Reverse genetics of Newcastle disease virus

Authors: CARDENAS-GARCIA, STIVALIS - University Of Georgia; Afonso, Claudio

Submitted to: Methods in Molecular Biology
Publication Type: Book / Chapter
Publication Acceptance Date: 1/1/2016
Publication Date: 5/16/2017
Publication URL: https://handle.nal.usda.gov/10113/5763048
Citation: Cardenas-Garcia, S., Afonso, C.L. 2017. Reverse genetics of Newcastle disease virus. Methods in Molecular Biology. In: Perez, D., editor. Methods in Molecular Biology. Volume 1602. New York, NY: Humana Press. p. 141-158. doi:10.1007/978-1-4939-6964-7_10.

Interpretive Summary: Virulent Newcastle disease virus can cause significant disease in non-vaccinated and in poorly vaccinated poultry. Therefore, there is strong interest in developing new more effective vaccines as well as in understanding the mechanisms of disease and pathogenesis. The technique of reverse genetics allows the modification of the viral genome to develop better vaccines and to study the mechanisms of pathogenesis. Here we describe in detail, the materials and the methods involved in cloning the Newcastle disease virus complete genome, as well as methods to perform site-directed mutagenesis, to attenuate the virulence of the viruses and methods of gene replacement to produce more effective vaccines. This review will help researchers to develop better vaccines against Newcastle disease and to study the virulence of the virus, which may facilitate control of the disease.

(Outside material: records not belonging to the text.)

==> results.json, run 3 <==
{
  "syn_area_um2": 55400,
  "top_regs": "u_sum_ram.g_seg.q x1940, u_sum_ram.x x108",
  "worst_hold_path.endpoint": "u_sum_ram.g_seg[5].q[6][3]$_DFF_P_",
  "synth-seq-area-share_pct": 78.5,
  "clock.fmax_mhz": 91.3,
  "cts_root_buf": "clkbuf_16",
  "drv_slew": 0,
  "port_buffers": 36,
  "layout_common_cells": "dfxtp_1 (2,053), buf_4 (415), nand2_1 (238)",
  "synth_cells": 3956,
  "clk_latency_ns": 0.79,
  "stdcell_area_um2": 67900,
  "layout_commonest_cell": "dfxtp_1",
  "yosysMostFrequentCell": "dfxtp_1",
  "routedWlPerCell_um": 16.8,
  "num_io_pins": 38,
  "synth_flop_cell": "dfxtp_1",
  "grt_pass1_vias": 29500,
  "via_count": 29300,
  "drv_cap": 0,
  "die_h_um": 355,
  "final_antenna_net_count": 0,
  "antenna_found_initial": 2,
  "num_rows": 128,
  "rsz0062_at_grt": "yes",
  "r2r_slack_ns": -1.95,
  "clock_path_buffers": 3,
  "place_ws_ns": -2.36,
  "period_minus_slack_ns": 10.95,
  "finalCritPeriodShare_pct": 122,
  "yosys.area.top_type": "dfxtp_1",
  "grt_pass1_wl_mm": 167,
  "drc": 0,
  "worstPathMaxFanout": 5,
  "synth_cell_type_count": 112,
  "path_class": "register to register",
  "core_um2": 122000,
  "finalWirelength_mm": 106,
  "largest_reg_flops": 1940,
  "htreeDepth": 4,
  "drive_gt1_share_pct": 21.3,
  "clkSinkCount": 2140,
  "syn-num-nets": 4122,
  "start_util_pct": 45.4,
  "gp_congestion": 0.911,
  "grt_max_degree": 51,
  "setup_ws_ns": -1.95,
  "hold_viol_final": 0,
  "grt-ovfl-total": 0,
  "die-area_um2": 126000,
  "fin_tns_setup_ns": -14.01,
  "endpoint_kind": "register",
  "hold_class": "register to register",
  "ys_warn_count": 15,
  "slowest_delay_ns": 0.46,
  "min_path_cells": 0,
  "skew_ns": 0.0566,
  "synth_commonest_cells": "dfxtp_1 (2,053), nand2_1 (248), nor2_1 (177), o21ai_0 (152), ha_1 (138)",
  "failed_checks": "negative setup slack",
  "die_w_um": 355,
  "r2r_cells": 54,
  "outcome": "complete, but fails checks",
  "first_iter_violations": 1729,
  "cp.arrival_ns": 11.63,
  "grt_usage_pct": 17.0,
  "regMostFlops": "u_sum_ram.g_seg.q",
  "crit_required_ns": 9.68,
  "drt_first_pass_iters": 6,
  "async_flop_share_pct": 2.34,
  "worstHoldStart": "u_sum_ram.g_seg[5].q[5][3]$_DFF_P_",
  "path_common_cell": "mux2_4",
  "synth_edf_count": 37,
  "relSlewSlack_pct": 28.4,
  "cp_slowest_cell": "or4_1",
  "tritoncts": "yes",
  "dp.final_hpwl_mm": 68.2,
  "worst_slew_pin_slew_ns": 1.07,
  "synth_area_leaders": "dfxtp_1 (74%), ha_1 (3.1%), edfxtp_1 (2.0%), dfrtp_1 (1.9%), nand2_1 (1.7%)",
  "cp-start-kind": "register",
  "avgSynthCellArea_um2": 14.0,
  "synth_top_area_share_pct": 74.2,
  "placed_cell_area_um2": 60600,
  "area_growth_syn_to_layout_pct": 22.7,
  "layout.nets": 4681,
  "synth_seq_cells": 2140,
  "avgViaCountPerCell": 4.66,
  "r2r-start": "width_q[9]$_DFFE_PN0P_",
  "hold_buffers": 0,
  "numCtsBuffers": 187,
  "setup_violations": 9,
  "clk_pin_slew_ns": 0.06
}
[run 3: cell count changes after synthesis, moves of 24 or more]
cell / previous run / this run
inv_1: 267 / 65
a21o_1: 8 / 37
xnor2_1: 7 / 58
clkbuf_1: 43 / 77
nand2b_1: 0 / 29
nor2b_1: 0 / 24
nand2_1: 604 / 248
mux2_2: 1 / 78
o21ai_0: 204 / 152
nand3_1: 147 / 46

Technical Abstract: Reverse genetics allows the generation of recombinant viruses or vectors used in functional studies, vaccine development, and gene therapy. This technique allows genetic manipulation and cloning of viral genomes, mutation through site-directed mutagenesis, and gene insertion or deletion, among other studies. A system based on infecting cells with highly attenuated Vaccinia virus Ankara strain expressing the T7 ribonucleic acid (RNA) polymerase from bacteriophage T7, with co-transfection of three helper plasmids and a full-length copy deoxyribonucleic acid (cDNA) plasmid, was successfully developed to rescue genetically modified Newcastle disease viruses in 1999. In the present chapter, the materials and the methods involved in cloning the Newcastle disease virus complete genome, site-directed mutagenesis, and gene replacement techniques, are described in detail.